The all-woman panel on “Wireless Activism”, presented by the Women’s Media Center, focused on how wireless tools are used by activists to create local and global transformation.
“The Women’s Media Center exists to change the status of women in the media – including new media,” said Julie Burton, President of the Women’s Media Center. “Because 51 per cent of our population is women and only 3% of all clout positions in the media are held by women, we are working to advance opportunities for women and girls in the media through our monitoring, training, original content and activism.”
The panel I moderated featured Nancy Schwartzman, filmmaker and anti-violence activist who created the iPhone app Circle of 6, which helps prevent sexual violence. Schwartzman recently won the White Houses Apps Against Abuse technology challenge. “Technology can improve lives,” she said. “I am really motivated by creating communities where violence isn’t tolerated and people are making healthy, consensual decisions.” She is the Founder and Executive Director of The Line Campaign, a non-profit using media and action to end sexual violence.
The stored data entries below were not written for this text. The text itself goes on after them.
### config.mk
export PLATFORM = sky130hd
export DESIGN_NAME = aux_arb_flat
export DESIGN_NICKNAME = d
export VERILOG_FILES = /design/src/rtl/aux_arb_pkg.sv /design/src/rtl/aux_arb_if.sv /design/src/rtl/aux_arb_rr_pick.sv /design/src/rtl/aux_arb.sv /design/src/flat_wrapper.sv
export SDC_FILE = /design/constraint.sdc
export NUM_CORES = 1
export LEC_CHECK = 0
export ABC_CLOCK_PERIOD_IN_PS = 2200
export BUFFER_PORTS_ARGS = -buffer_cell sky130_fd_sc_hd__buf_2
export CORE_MARGIN = 4
export CORE_UTILIZATION = 25
export DETAILED_ROUTE_END_ITERATION = 8
export GPL_TIMING_DRIVEN = 0
export SLEW_MARGIN = 5
export SYNTH_ARGS = -nofsm -noshare
export SYNTH_HDL_FRONTEND = slang
export SYNTH_SLANG_ARGS = --single-unit
### constraint.sdc
create_clock -name clk -period 2.2 [get_ports clk]
set_input_delay 0.66 -clock clk [delete_from_list [all_inputs] [get_ports clk]]
set_output_delay 0.66 -clock clk [all_outputs]
set_load 0.02 [all_outputs]
### src/rtl/aux_arb_pkg.sv
// rtl/aux_arb_pkg.sv - shared types and constants for the AUX channel arbiter
package aux_arb_pkg;

    localparam int AW          = 20;
    localparam int DW          = 8;
    localparam int DEF_TIMEOUT = 65535;

    typedef enum logic [1:0] {
        ST_IDLE    = 2'd0,
        ST_BUSY    = 2'd1,
        ST_RELEASE = 2'd2,
        ST_LOCKED  = 2'd3
    } state_t;

    function automatic int rr_next(input int last, input int step, input int n);
        return (last + step) % n;
    endfunction

endpackage

### src/rtl/aux_arb_if.sv
// rtl/aux_arb_if.sv - requester and AUX master signal bundle for aux_arb
interface aux_arb_if #(
    parameter int NREQ = 2
);
    import aux_arb_pkg::*;

    logic [NREQ-1:0]    rreq;
    logic [NREQ-1:0]    rwr;
    logic [AW*NREQ-1:0] raddr;
    logic [DW*NREQ-1:0] rwdata;
    logic [NREQ-1:0]    rlock;
    logic [NREQ-1:0]    rack;
    logic               rerr;
    logic [DW-1:0]      rrdata;
    logic [NREQ-1:0]    grant;
    logic [AW-1:0]      auxaddr;
    logic [DW-1:0]      auxwdata;
    logic               auxwr;
    logic               auxreq;
    logic               auxack;
    logic               auxerr;
    logic [DW-1:0]      auxrdata;

    modport slave (
        input  rreq, rwr, raddr, rwdata, rlock, auxack, auxerr, auxrdata,
        output rack, rerr, rrdata, grant, auxaddr, auxwdata, auxwr, auxreq
    );

    modport master (
        output rreq, rwr, raddr, rwdata, rlock, auxack, auxerr, auxrdata,
        input  rack, rerr, rrdata, grant, auxaddr, auxwdata, auxwr, auxreq
    );

endinterface

### src/rtl/aux_arb_rr_pick.sv
// rtl/aux_arb_rr_pick.sv - combinational round-robin picker starting after the last owner
module rr_pick
    import aux_arb_pkg::*;
#(
    parameter int NREQ = 2,
    parameter int IW   = 1
) (
    input  logic [NREQ-1:0] i_req,
    input  logic [IW-1:0]   i_last,
    output logic [NREQ-1:0] o_grant,
    output logic [IW-1:0]   o_idx,
    output logic            o_any
);

    // Walk offsets from farthest to nearest so the nearest requester after i_last wins.
    always_comb begin
        o_grant = '0;
        o_idx   = '0;
        o_any   = |i_req;
        for (int k = NREQ; k >= 1; k--) begin
            for (int i = 0; i < NREQ; i++) begin
                if (i == rr_next(int'(i_last), k, NREQ) && i_req[i]) begin
                    o_grant    = '0;
                    o_grant[i] = 1'b1;
                    o_idx      = IW'(i);
                end
            end
        end
    end

endmodule

### src/rtl/aux_arb.sv
// rtl/aux_arb.sv - round-robin arbiter with lock and timeout for the shared AUX master
module aux_arb
    import aux_arb_pkg::*;
#(
    parameter int NREQ    = 2,
    parameter int TIMEOUT = DEF_TIMEOUT,
    parameter int TW      = 16
) (
    input  logic     clk,
    input  logic     resetn,
    aux_arb_if.slave bus
);

    localparam int            IW      = (NREQ > 1) ? $clog2(NREQ) : 1;
    localparam logic [TW-1:0] TO_LAST = TW'(TIMEOUT - 1);

    state_t          r_state;
    logic [IW-1:0]   r_last;
    logic [IW-1:0]   r_g;
    logic [TW-1:0]   r_cnt;
    logic [NREQ-1:0] r_grant;
    logic [NREQ-1:0] r_rack;
    logic            r_rerr;
    logic [DW-1:0]   r_rrdata;
    logic [AW-1:0]   r_auxaddr;
    logic [DW-1:0]   r_auxwdata;
    logic            r_auxwr;
    logic            r_auxreq;

    logic [NREQ-1:0] w_pick_grant;
    logic [IW-1:0]   w_pick_idx;
    logic            w_pick_any;
    logic [IW-1:0]   w_sel;
    logic [NREQ-1:0] w_sel_grant;
    logic            w_issue;
    logic [AW-1:0]   w_addr;
    logic [DW-1:0]   w_wdata;
    logic            w_wr;

    rr_pick #(
        .NREQ (NREQ),
        .IW   (IW)
    ) u_pick (
        .i_req   (bus.rreq),
        .i_last  (r_last),
        .o_grant (w_pick_grant),
        .o_idx   (w_pick_idx),
        .o_any   (w_pick_any)
    );

    // A locked owner reissues without arbitration; otherwise the picker chooses.
    always_comb begin
        w_sel       = (r_state == ST_IDLE) ? w_pick_idx : r_g;
        w_sel_grant = (r_state == ST_IDLE) ? w_pick_grant : r_grant;
        w_issue     = ((r_state == ST_IDLE) && w_pick_any) ||
                      ((r_state == ST_LOCKED) && bus.rreq[r_g]);
        w_addr      = '0;
        w_wdata     = '0;
        w_wr        = 1'b0;
        for (int i = 0; i < NREQ; i++) begin
            if (w_sel == IW'(i)) begin
                w_addr  = bus.raddr[i*AW +: AW];
                w_wdata = bus.rwdata[i*DW +: DW];
                w_wr    = bus.rwr[i];
            end
        end
    end

    always_ff @(posedge clk or negedge resetn) begin
        if (!resetn) begin
            r_state    <= ST_IDLE;
            r_last     <= '0;
            r_g        <= '0;
            r_cnt      <= '0;
            r_grant    <= '0;
            r_rack     <= '0;
            r_rerr     <= 1'b0;
            r_rrdata   <= '0;
            r_auxaddr  <= '0;
            r_auxwdata <= '0;
            r_auxwr    <= 1'b0;
            r_auxreq   <= 1'b0;
        end else begin
            r_rack <= '0;
            case (r_state)
                ST_IDLE, ST_LOCKED: begin
                    if (w_issue) begin
                        r_g        <= w_sel;
                        r_grant    <= w_sel_grant;
                        r_auxaddr  <= w_addr;
                        r_auxwdata <= w_wdata;
                        r_auxwr    <= w_wr;
                        r_auxreq   <= 1'b1;
                        r_cnt      <= '0;
                        r_state    <= ST_BUSY;
                    end else if (r_state == ST_LOCKED && !bus.rlock[r_g]) begin
                        r_last  <= r_g;
                        r_grant <= '0;
                        r_state <= ST_IDLE;
                    end
                end
                ST_BUSY: begin
                    // An ack arriving on the timeout cycle takes priority over the timeout.
                    if (bus.auxack) begin
                        r_auxreq <= 1'b0;
                        r_rack   <= r_grant;
                        r_rerr   <= bus.auxerr;
                        r_rrdata <= bus.auxrdata;
                        r_state  <= ST_RELEASE;
                    end else if (r_cnt == TO_LAST) begin
                        r_auxreq <= 1'b0;
                        r_rack   <= r_grant;
                        r_rerr   <= 1'b1;
                        r_rrdata <= '0;
                        r_state  <= ST_RELEASE;
                    end else begin
                        r_cnt <= r_cnt + 1'b1;
                    end
                end
                ST_RELEASE: begin
                    if (!bus.rreq[r_g]) begin
                        if (bus.rlock[r_g]) begin
                            r_state <= ST_LOCKED;
                        end else begin
                            r_last  <= r_g;
                            r_grant <= '0;
                            r_state <= ST_IDLE;
                        end
                    end
                end
                default: r_state <= ST_IDLE;
            endcase
        end
    end

    assign bus.rack     = r_rack;
    assign bus.rerr     = r_rerr;
    assign bus.rrdata   = r_rrdata;
    assign bus.grant    = r_grant;
    assign bus.auxaddr  = r_auxaddr;
    assign bus.auxwdata = r_auxwdata;
    assign bus.auxwr    = r_auxwr;
    assign bus.auxreq   = r_auxreq;

endmodule

### src/flat_wrapper.sv
// flat-port wrapper written by rule: the top's interface ports become plain ports
module aux_arb_flat import aux_arb_pkg::*;
#(
    parameter int NREQ    = 2,
    parameter int TIMEOUT = DEF_TIMEOUT,
    parameter int TW      = 16
)
  (clk, resetn, bus_rreq, bus_rwr, bus_raddr, bus_rwdata, bus_rlock, bus_auxack, bus_auxerr, bus_auxrdata, bus_rack, bus_rerr, bus_rrdata, bus_grant, bus_auxaddr, bus_auxwdata, bus_auxwr, bus_auxreq);
  aux_arb_if #(.NREQ(NREQ)) bus_i ();
  input  logic clk;
  input  logic resetn;
  input wire logic [$bits(bus_i.rreq)-1:0] bus_rreq;
  input wire logic [$bits(bus_i.rwr)-1:0] bus_rwr;
  input wire logic [$bits(bus_i.raddr)-1:0] bus_raddr;
  input wire logic [$bits(bus_i.rwdata)-1:0] bus_rwdata;
  input wire logic [$bits(bus_i.rlock)-1:0] bus_rlock;
  input wire logic [$bits(bus_i.auxack)-1:0] bus_auxack;
  input wire logic [$bits(bus_i.auxerr)-1:0] bus_auxerr;
  input wire logic [$bits(bus_i.auxrdata)-1:0] bus_auxrdata;
  output wire logic [$bits(bus_i.rack)-1:0] bus_rack;
  output wire logic [$bits(bus_i.rerr)-1:0] bus_rerr;
  output wire logic [$bits(bus_i.rrdata)-1:0] bus_rrdata;
  output wire logic [$bits(bus_i.grant)-1:0] bus_grant;
  output wire logic [$bits(bus_i.auxaddr)-1:0] bus_auxaddr;
  output wire logic [$bits(bus_i.auxwdata)-1:0] bus_auxwdata;
  output wire logic [$bits(bus_i.auxwr)-1:0] bus_auxwr;
  output wire logic [$bits(bus_i.auxreq)-1:0] bus_auxreq;
  assign bus_i.rreq = bus_rreq;
  assign bus_i.rwr = bus_rwr;
  assign bus_i.raddr = bus_raddr;
  assign bus_i.rwdata = bus_rwdata;
  assign bus_i.rlock = bus_rlock;
  assign bus_i.auxack = bus_auxack;
  assign bus_i.auxerr = bus_auxerr;
  assign bus_i.auxrdata = bus_auxrdata;
  assign bus_rack = bus_i.rack;
  assign bus_rerr = bus_i.rerr;
  assign bus_rrdata = bus_i.rrdata;
  assign bus_grant = bus_i.grant;
  assign bus_auxaddr = bus_i.auxaddr;
  assign bus_auxwdata = bus_i.auxwdata;
  assign bus_auxwr = bus_i.auxwr;
  assign bus_auxreq = bus_i.auxreq;
  aux_arb #(.NREQ(NREQ), .TIMEOUT(TIMEOUT), .TW(TW)) u_core (.clk(clk), .resetn(resetn), .bus(bus_i));
endmodule
==> results.txt <==
By area the synthesized netlist is led by sky130_fd_sc_hd__dfrtp_1, sky130_fd_sc_hd__mux2i_1, sky130_fd_sc_hd__o21ai_0. The power density relative to cell area came out at 1360 mW/mm^2. The final-layout fill cell count is 1263. The HPWL after detailed placement is 6130 um. By startpoint and endpoint, the worst setup path is classified as reg2reg. The final setup violation count is 0. The area taken by multi-input logic gates came out at 0.00161 sq mm. The relative max-transition margin came out at 46.1%.

The count of endpoints failing hold in the final timing report is 0. The static leakage power came out at 0.00212 uW. The cell accounting for the most synthesized area is sky130_fd_sc_hd__dfrtp_1. Hold timing on the final database bottoms out at a slack of 0.422 ns. The number of nets at the end of the flow came out at 518. The final cell count without fillers is 611.

The DRC violation total after the first TritonRoute iteration is 78. The core footprint is 0.0122 sq mm. The ratio of final minimum period to clock period is 96.5%. For this run, asynchronously set or reset flops after synthesis account for 100%. The total number of vias came out at 2734. The share of synthesized area occupied by flip-flops and latches is 49.8%. In the final layout, flip-flops and latches occupy 0.00158 sq mm.

The path class of the tightest hold or removal check is in2async. Once the floorplan was initialized, standard cells occupied 25.9% of the core. The average cell area after synthesis is 10.3 sq um.

The flip-flop and latch count after synthesis is 63. The count of cell types in the netlist is 43. The maximum fanout along the worst path is 8. The worst slack at placement is -0.167 ns. The first-pass GRT wire length is 13700 um.

The number of H-tree levels is 3. The element type at the critical path end is a flop. The number of antenna violations at the first check in global routing is 0.

The number of search-and-repair iterations in the first detailed-routing pass came out at 4. The vertical extent of the die is 120 um. The critical path launch point type is a flop. The number of hold-repair buffers added at the cts stage is 0. The data required time at the worst endpoint came out at 2.42 ns. The detailed-route vias per instance is 4.47. Counting along the longest clock path gives a buffer depth of 2. The via count of the first global-routing pass is 2786. The synthesized design devotes to its leading area cell type 49.8% of total area. The synthesized netlist net count is 387. In the final layout, the share of cells above drive strength 1 is 39.1%. The detail-routed net length per standard cell is 13.9 um. The number of maximum-capacitance constraint violations is 0. The area added between synthesis and finish is 38.8%. The flow ran to the end, and the final reports show no timing, DRC or antenna violations. The area enclosed by the die boundary came out at 0.0145 sq mm.

The pin count of the biggest net entering global routing is 64. The number of placed cells counting well taps is 591. The slack of the critical path is 0.0779 ns.

The commonest register cell after synthesis is sky130_fd_sc_hd__dfrtp_1. The max-slew violation total from the final report is 0. The highest ir drop seen on vdd came out at 0.000678 V. The I/O pin count came out at 117. The number of antenna diodes in the final layout is 0. The highest clock rate is 471 MHz. The setup TNS came out at 0 ns.

STA puts the critical path data arrival time at 2.34 ns. The clock arrives with 0.0105 ns of skew. The clock-pin slew of the registers on the worst-case setup and hold paths is 0.06 ns. The clock tree root driver cell is sky130_fd_sc_hd__clkbuf_16. The final critical delay including setup and external delays came out at 2.12 ns. The synthesized instance count came out at 307.

The overall overflow remaining after global route is 0. The synthesized cell area is 0.00316 sq mm. The total CTS buffers came out at 9. Clock tree synthesis found a total of 63 sinks. The count of yosys warnings during synthesis is 0. Once detail routing completed, the nets flagged for antenna violations numbered 0. The floorplan has 40 rows. The clock latency reported for the late side of the worst-skew pair came out at 0.34 ns. For the pin with the worst max-slew slack, the measured transition is 0.809 ns. The final routed DRC violation total came out at 0. The post-detailed-routing wire length came out at 8470 um.

The count of flip-flops with a built-in enable after synthesis came out at 0. The number of port buffers is 116. The global placer's final weighted congestion is 0.773. The TritonCTS clock tree is done. The aggregate global-route resource usage is 11.9%. The die width is 120 um.
==> what timing repair did <==
item	in CTS	in global routing
endpoints found under the setup margin	48	48
pin swaps	1	3
resized for setup	6	23
buffers inserted	3	1
==> cell usage in the layout, fill, tap and decap left out, types with 8 or more instances in the layout <==
cell type,count
sky130_fd_sc_hd__buf_2,117
sky130_fd_sc_hd__dfrtp_1,63
sky130_fd_sc_hd__nand2_1,41
sky130_fd_sc_hd__mux2i_1,34
sky130_fd_sc_hd__o21ai_0,33
sky130_fd_sc_hd__nor2_1,19
sky130_fd_sc_hd__xnor2_1,10
sky130_fd_sc_hd__clkbuf_16,9
sky130_fd_sc_hd__inv_1,8
sky130_fd_sc_hd__a22o_1,8
==> sequential cells by signal (all words and copies together), names as in the netlist <==
register	count
u_core.bus.auxaddr	20
u_core.r_cnt	16
u_core.bus.auxwdata	8
u_core.bus.rrdata	8
u_core.bus.grant	2
u_core.bus.rack	2
u_core.r_state	2
u_core.bus.auxreq	1
u_core.bus.auxwr	1
u_core.bus.rerr	1
u_core.r_g	1
u_core.r_last	1
==> synth_stat cells (3+ instances only) <==
library cell	count
sky130_fd_sc_hd__dfrtp_1	63
sky130_fd_sc_hd__nand2_1	42
sky130_fd_sc_hd__mux2i_1	34
sky130_fd_sc_hd__o21ai_0	34
sky130_fd_sc_hd__nor2_1	20
sky130_fd_sc_hd__inv_1	10
sky130_fd_sc_hd__xnor2_1	10
sky130_fd_sc_hd__clkbuf_1	9
sky130_fd_sc_hd__a22o_1	8
sky130_fd_sc_hd__nor3_1	7
sky130_fd_sc_hd__a21oi_1	6
sky130_fd_sc_hd__ha_1	6
sky130_fd_sc_hd__nor4_1	6
sky130_fd_sc_hd__nand3_1	4
sky130_fd_sc_hd__and4_1	3
sky130_fd_sc_hd__buf_2	3
sky130_fd_sc_hd__mux2_2	3
sky130_fd_sc_hd__nand4_1	3
sky130_fd_sc_hd__o31ai_1	3
==> worst paths after layout <==
check                                       startpoint                      to  slack (ns)  cells past startpoint
max in group asynchronous                       resetn        u_core.r_cnt[10]        1.25                      1
min in group clk                u_core.bus.auxwdata[2]  u_core.bus.auxwdata[2]        0.47                      2
worst max register to register       u_core.r_state[0]         u_core.r_cnt[5]        0.08                      7
worst max-delay path                 u_core.r_state[0]         u_core.r_cnt[5]        0.08                      7
worst min register to register  u_core.bus.auxwdata[2]  u_core.bus.auxwdata[2]        0.47                      2
worst min-delay path                            resetn        u_core.r_cnt[13]        0.42                      1
==> critical path, cell delays in order (launching register included) <==
cell,delay [ns]
sky130_fd_sc_hd__dfrtp_1,0.39
sky130_fd_sc_hd__inv_2,0.07
sky130_fd_sc_hd__ha_4,0.34
sky130_fd_sc_hd__o211ai_1,0.19
sky130_fd_sc_hd__or4_4,0.61
sky130_fd_sc_hd__o21ai_2,0.20
sky130_fd_sc_hd__or4_4,0.16
sky130_fd_sc_hd__a21oi_2,0.04
==> metrics by stage <==
step                      util (%)  power, uW  area, sq um
final                         35.9       5960         4390
after global routing          35.9       6420         4390
after CTS                     35.0       5960         4280
after detailed placement      32.4       4550         3960
after global placement        32.4       4500         3950
after floorplan                  -       3670         3160
==> per-layer routing <==
metal / global-route usage (%) / vias up / part of all wire [%]
met1: 14.9 / 1291 / 44
met5: 0 / - / 0
met3: 3.27 / 13 / 5.7
met2: 19.0 / 82 / 49
met4: 5.81 / 0 / 2.1
li1: - / 1348 / -
==> cells by family (layout without fill, tap and decap cells) <==
kind of cell,after synthesis,in the layout,synth area share (%)
AOI/OAI and AO/OA,61,61,12.4
xor gates and xnor gates,10,10,2.77
adders and majority gates,6,6,2.37
buffers and inverters,24,160,3.09
DFF,63,63,49.8
muxes,40,40,13.2
and+or+nand+nor,103,103,16.3
==> power by group <==
group          switching (uW)  internal [uW]  total, uW
Clock                     551            763       1310
Combinational            1700           1110       2800
Sequential                258           1580       1840
Total                    2500           3450       5960
==> area by class of cell <==
cell class                      count  area share (%)
Multi-Input combinational cell    220            36.7
Sequential cell                    63            35.9
Timing Repair Buffer              120            14.0
Clock buffer                        9            5.13
Tap cell                          168            4.79
Buffer                             14            1.48
Clock inverter                      7            1.11
Inverter                           10           0.855
(Power assumes the default switching activity.)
GLORIA FELDT is the New York Times bestselling author of several books including No Excuses: 9 Ways Women Can Change How We Think About Power, a sought-after speaker and frequent contributor to major news outlets, and the Co-Founder and President of Take The Lead. People has called her “the voice of experience,” and among the many honors she has been given, Vanity Fair called her one of America’s “Top 200 Women Legends, Leaders, and Trailblazers,” and Glamour chose her as a “Woman of the Year.”
As co-founder and president of Take The Lead, a leading women’s leadership nonprofit, her mission is to achieve gender parity by 2025 through innovative training programs, workshops, a groundbreaking 50 Women Can Change The World immersive, online courses, a free weekly newsletter, and events including a monthly Virtual Happy Hour program and a Take The Lead Day symposium that reached over 400,000 women globally in 2017.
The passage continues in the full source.